Limitations of Simplified Models

• Oversimplified models do not apply universally.
• Example: Aluminium chloride is not purely ionic despite being a metal-nonmetal compound.

Bonding Continuum

• Concept: Bonds can range from ionic to non-polar covalent.
• Continuum:
  • Ionic at one end (electron transfer).
  • Non-polar covalent at the other (equal sharing).
  • Polar covalent in between (unequal sharing).

Bonding Triangle

• Purpose: Includes metallic bonds in the relationship between different bond types.
• Structure:
  • Three corners for ionic, covalent, and metallic bonds.
  • Compounds placed based on bond characteristics.
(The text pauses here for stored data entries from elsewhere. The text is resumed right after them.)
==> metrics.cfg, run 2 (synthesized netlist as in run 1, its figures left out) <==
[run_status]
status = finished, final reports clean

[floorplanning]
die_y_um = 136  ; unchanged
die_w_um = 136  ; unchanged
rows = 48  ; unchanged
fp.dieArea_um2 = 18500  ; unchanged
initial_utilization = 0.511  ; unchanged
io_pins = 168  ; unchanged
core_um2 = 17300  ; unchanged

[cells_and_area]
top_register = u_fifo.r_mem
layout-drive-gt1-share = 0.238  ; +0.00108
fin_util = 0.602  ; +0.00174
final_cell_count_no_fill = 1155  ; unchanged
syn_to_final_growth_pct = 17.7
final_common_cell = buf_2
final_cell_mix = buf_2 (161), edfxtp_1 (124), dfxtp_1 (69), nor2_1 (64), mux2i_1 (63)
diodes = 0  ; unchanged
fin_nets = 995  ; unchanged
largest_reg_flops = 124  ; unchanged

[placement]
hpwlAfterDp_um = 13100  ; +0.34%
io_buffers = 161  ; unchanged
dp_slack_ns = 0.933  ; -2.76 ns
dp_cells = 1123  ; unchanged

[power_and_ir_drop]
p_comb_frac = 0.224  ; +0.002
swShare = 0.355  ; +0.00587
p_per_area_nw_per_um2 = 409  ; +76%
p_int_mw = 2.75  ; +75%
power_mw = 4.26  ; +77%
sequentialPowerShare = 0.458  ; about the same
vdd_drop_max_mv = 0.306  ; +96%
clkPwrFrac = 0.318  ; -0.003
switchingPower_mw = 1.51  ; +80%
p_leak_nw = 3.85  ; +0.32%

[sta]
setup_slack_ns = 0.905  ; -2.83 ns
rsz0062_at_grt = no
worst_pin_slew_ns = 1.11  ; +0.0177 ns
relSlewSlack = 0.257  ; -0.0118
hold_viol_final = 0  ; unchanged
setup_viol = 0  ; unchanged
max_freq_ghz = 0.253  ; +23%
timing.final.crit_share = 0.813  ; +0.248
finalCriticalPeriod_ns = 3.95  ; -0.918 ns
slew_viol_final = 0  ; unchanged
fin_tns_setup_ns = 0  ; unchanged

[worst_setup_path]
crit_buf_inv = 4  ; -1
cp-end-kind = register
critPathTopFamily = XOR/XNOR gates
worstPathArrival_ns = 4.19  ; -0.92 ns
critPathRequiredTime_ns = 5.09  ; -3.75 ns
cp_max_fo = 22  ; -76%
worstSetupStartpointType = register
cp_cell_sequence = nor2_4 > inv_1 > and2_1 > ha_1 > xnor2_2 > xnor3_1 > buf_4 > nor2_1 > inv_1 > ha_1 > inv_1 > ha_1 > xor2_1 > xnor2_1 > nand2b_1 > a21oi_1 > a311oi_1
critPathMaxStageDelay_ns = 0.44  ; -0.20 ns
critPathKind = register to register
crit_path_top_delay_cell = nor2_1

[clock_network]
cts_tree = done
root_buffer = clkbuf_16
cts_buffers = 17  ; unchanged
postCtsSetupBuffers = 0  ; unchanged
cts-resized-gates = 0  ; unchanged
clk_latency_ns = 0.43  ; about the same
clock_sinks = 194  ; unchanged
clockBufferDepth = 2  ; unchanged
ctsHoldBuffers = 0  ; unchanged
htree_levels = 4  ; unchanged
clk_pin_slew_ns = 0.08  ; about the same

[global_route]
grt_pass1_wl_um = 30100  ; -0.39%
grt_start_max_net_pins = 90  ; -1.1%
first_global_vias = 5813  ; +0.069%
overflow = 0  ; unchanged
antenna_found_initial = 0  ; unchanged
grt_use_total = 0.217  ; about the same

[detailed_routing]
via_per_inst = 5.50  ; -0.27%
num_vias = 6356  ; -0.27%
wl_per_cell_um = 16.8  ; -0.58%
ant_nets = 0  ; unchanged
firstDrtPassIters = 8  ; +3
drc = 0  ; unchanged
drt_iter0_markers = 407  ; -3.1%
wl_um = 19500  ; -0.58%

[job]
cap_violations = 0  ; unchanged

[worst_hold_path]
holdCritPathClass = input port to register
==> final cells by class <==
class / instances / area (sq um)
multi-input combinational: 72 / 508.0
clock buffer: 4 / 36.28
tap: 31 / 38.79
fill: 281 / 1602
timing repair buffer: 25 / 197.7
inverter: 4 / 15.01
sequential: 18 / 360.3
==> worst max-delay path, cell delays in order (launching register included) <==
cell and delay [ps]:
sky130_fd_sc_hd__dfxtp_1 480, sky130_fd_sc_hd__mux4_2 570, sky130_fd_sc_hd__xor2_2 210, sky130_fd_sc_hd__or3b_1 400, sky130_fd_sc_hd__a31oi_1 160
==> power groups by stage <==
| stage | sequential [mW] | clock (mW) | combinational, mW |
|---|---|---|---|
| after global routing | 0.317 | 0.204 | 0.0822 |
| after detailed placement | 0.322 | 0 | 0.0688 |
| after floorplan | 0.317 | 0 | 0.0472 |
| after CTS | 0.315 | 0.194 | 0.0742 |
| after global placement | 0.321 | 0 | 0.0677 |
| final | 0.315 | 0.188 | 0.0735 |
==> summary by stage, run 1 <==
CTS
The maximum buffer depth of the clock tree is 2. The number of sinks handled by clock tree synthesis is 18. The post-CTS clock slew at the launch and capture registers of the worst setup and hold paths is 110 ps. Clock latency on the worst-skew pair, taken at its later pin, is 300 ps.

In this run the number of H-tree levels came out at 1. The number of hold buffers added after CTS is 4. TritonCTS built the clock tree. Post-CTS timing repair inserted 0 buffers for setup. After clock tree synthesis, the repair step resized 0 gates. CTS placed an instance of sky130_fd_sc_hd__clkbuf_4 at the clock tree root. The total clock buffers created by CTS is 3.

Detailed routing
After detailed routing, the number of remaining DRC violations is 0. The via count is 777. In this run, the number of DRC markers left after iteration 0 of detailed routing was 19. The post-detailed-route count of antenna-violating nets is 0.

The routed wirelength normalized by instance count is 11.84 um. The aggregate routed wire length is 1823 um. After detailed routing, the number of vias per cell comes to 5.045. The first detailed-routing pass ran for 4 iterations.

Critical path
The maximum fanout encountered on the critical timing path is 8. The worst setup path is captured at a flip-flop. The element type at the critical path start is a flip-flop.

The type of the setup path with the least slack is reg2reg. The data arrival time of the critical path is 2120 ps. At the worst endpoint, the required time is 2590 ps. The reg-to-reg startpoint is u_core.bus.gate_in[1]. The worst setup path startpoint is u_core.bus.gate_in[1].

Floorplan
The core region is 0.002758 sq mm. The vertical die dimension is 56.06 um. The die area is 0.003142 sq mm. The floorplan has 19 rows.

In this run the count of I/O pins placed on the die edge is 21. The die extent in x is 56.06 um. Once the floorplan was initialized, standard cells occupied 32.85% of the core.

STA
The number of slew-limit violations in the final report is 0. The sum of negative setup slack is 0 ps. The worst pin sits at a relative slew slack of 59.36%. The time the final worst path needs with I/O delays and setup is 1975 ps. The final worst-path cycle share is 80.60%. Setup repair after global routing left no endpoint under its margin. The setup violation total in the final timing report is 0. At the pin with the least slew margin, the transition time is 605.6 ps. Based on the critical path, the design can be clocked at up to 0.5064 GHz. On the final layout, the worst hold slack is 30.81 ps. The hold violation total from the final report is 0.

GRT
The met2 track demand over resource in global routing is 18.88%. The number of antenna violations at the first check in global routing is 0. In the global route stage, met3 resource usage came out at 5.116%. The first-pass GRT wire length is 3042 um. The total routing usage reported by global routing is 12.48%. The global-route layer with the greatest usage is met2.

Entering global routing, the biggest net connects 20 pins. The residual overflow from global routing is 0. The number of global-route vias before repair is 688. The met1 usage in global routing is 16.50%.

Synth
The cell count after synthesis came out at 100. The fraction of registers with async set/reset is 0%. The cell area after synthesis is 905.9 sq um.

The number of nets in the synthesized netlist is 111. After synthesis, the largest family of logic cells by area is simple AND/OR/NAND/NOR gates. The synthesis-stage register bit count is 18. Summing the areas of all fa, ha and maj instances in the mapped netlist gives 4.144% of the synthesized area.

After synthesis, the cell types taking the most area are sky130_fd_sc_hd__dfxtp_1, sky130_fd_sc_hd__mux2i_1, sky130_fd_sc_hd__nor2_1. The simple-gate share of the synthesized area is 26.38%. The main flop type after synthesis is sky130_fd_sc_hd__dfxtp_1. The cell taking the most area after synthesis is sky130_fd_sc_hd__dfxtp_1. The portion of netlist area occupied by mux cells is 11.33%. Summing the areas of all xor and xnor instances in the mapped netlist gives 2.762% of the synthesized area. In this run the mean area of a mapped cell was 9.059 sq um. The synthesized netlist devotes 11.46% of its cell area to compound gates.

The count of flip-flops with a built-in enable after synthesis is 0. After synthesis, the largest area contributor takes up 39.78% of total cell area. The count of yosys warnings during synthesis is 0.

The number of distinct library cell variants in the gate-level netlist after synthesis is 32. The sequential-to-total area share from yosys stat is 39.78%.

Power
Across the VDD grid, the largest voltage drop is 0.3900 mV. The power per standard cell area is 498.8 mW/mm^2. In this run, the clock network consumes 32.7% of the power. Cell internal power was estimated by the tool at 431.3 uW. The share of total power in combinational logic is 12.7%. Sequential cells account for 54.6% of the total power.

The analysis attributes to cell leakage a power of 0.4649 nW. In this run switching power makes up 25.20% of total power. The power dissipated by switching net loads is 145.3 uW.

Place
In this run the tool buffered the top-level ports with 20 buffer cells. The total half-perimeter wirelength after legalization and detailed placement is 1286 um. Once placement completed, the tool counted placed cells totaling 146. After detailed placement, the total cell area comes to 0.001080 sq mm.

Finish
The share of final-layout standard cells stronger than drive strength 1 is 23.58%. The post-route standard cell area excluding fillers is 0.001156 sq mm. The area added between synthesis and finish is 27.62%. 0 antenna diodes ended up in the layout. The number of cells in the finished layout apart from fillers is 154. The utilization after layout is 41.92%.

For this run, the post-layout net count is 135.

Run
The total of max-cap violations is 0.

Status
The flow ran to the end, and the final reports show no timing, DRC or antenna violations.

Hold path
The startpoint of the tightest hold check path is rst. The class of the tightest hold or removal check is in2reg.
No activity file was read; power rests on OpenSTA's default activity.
==> src/rtl/instruction_fetch_unit.sv <==
// MIPS fetch stage: PC register, next-PC select (JR > J > branch > stall > +4), IF/ID register.
// One fetch per cycle, word at PC lands in IF/ID next edge; optional counters under FETCH_PERF_CNT_EN.
module instruction_fetch_unit #(
  parameter int                    DATA_WIDTH   = 32,
  parameter int                    MEMORY_DEPTH = 32,
  parameter logic [DATA_WIDTH-1:0] RESET_PC     = '0
) (
  input  logic                  clk,
  input  logic                  reset,
  input  logic [DATA_WIDTH-1:0] Instruction,
  input  logic                  Stall,
  input  logic                  Flush,
  input  logic                  BranchTaken,
  input  logic [DATA_WIDTH-1:0] BranchTarget,
  input  logic                  Jump,
  input  logic [DATA_WIDTH-1:0] JumpTarget,
  input  logic                  JumpRegister,
  input  logic [DATA_WIDTH-1:0] JRTarget,
  output logic [DATA_WIDTH-1:0] PC,
  output logic [DATA_WIDTH-1:0] IFID_Instruction,
  output logic [DATA_WIDTH-1:0] IFID_PCPlus4,
  output logic                  IFID_Valid,
  output logic                  MisalignedTarget,
`ifdef FETCH_PERF_CNT_EN
  output logic [31:0]           FetchCount,
  output logic [31:0]           StallCount,
  output logic [31:0]           FlushCount,
`endif
  output logic                  PCOutOfRange
);

  localparam logic [DATA_WIDTH-1:0] PC_LIMIT = DATA_WIDTH'(MEMORY_DEPTH * 4);

  logic [DATA_WIDTH-1:0] pc_q, pc_d;
  logic [DATA_WIDTH-1:0] ifid_instr_q, ifid_instr_d;
  logic [DATA_WIDTH-1:0] ifid_pcp4_q, ifid_pcp4_d;
  logic                  ifid_valid_q, ifid_valid_d;
  logic                  misaligned_q, misaligned_d;
  logic                  redirect, bubble, load_valid;
  logic [DATA_WIDTH-1:0] raw_target, pc_plus4;

  always_comb begin
    redirect   = JumpRegister | Jump | BranchTaken;
    bubble     = redirect | Flush;
    load_valid = ~bubble & ~Stall;
    pc_plus4   = pc_q + DATA_WIDTH'(4);

    raw_target = BranchTarget;
    if (JumpRegister) raw_target = JRTarget;
    else if (Jump)    raw_target = JumpTarget;

    // Redirect wins over Stall; Flush alone never stops the PC.
    if (redirect)   pc_d = {raw_target[DATA_WIDTH-1:2], 2'b00};
    else if (Stall) pc_d = pc_q;
    else            pc_d = pc_plus4;
    misaligned_d = redirect & (|raw_target[1:0]);

    ifid_instr_d = ifid_instr_q;
    ifid_pcp4_d  = ifid_pcp4_q;
    ifid_valid_d = ifid_valid_q;
    if (bubble) begin
      ifid_instr_d = '0;
      ifid_valid_d = 1'b0;
    end else if (!Stall) begin
      ifid_instr_d = Instruction;
      ifid_pcp4_d  = pc_plus4;
      ifid_valid_d = 1'b1;
    end
  end

`ifdef FETCH_PERF_CNT_EN
  logic [31:0] fetch_cnt_q, fetch_cnt_d;
  logic [31:0] stall_cnt_q, stall_cnt_d;
  logic [31:0] flush_cnt_q, flush_cnt_d;

  always_comb begin
    fetch_cnt_d = fetch_cnt_q;
    stall_cnt_d = stall_cnt_q;
    flush_cnt_d = flush_cnt_q;
    if (load_valid && fetch_cnt_q != '1)           fetch_cnt_d = fetch_cnt_q + 32'd1;
    if (Stall && !redirect && stall_cnt_q != '1)   stall_cnt_d = stall_cnt_q + 32'd1;
    if (bubble && flush_cnt_q != '1)               flush_cnt_d = flush_cnt_q + 32'd1;
  end

  assign FetchCount = fetch_cnt_q;
  assign StallCount = stall_cnt_q;
  assign FlushCount = flush_cnt_q;
`endif

  always_ff @(posedge clk) begin
    if (reset) begin
      pc_q         <= RESET_PC;
      ifid_instr_q <= '0;
      ifid_pcp4_q  <= '0;
      ifid_valid_q <= 1'b0;
      misaligned_q <= 1'b0;
`ifdef FETCH_PERF_CNT_EN
      fetch_cnt_q  <= '0;
      stall_cnt_q  <= '0;
      flush_cnt_q  <= '0;
`endif
    end else begin
      pc_q         <= pc_d;
      ifid_instr_q <= ifid_instr_d;
      ifid_pcp4_q  <= ifid_pcp4_d;
      ifid_valid_q <= ifid_valid_d;
      misaligned_q <= misaligned_d;
`ifdef FETCH_PERF_CNT_EN
      fetch_cnt_q  <= fetch_cnt_d;
      stall_cnt_q  <= stall_cnt_d;
      flush_cnt_q  <= flush_cnt_d;
`endif
    end
  end

  assign PC               = pc_q;
  assign IFID_Instruction = ifid_instr_q;
  assign IFID_PCPlus4     = ifid_pcp4_q;
  assign IFID_Valid       = ifid_valid_q;
  assign MisalignedTarget = misaligned_q;
  assign PCOutOfRange     = (pc_q >= PC_LIMIT);

endmodule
Electronegativity and Bond Prediction

• Electronegativity Difference (END): Determines bond type and properties.
• Bonding Triangle:
  • Y-axis: END
  • X-axis: Average electronegativity
• Example Calculations:
  • Magnesium chloride: 60% ionic character, high melting point.
  • Sodium chloride: More ionic, higher melting point than magnesium chloride.

Alloys

• Definition: Homogeneous mixture of two or more metals or a metal with a non-metal.
• Properties: Improved hardness, strength, corrosion resistance due to lattice distortion.
• Examples:
  • Steel: Iron and carbon mixture, stronger than iron.
  • Stainless steel: Includes chromium and nickel, corrosion-resistant.
  • Brass and bronze: Copper alloys, harder and corrosion-resistant.

Polymers

• Definition: Large molecules from joining smaller molecules (monomers).
• Types:
  • Homopolymers: Made of one type of monomer.
  • Copolymer: Made of different types of monomers.
• Properties:
  • Influenced by monomer identity, chain length, branching, and cross-links.
  • Most plastics are unreactive, hydrophobic, and strong due to covalent bonds.

Addition Polymerization

• Process: Formation of polymers by breaking pi bonds in unsaturated monomers.
• Representation: Brackets and 'n' indicate number of monomers.

Summary

• Bond types exist on a continuum with electronegativity and a bonding triangle aiding prediction of properties.
• Alloys enhance metal properties through lattice distortion.
• Polymers' properties derive from their chemical structure and polymerization process.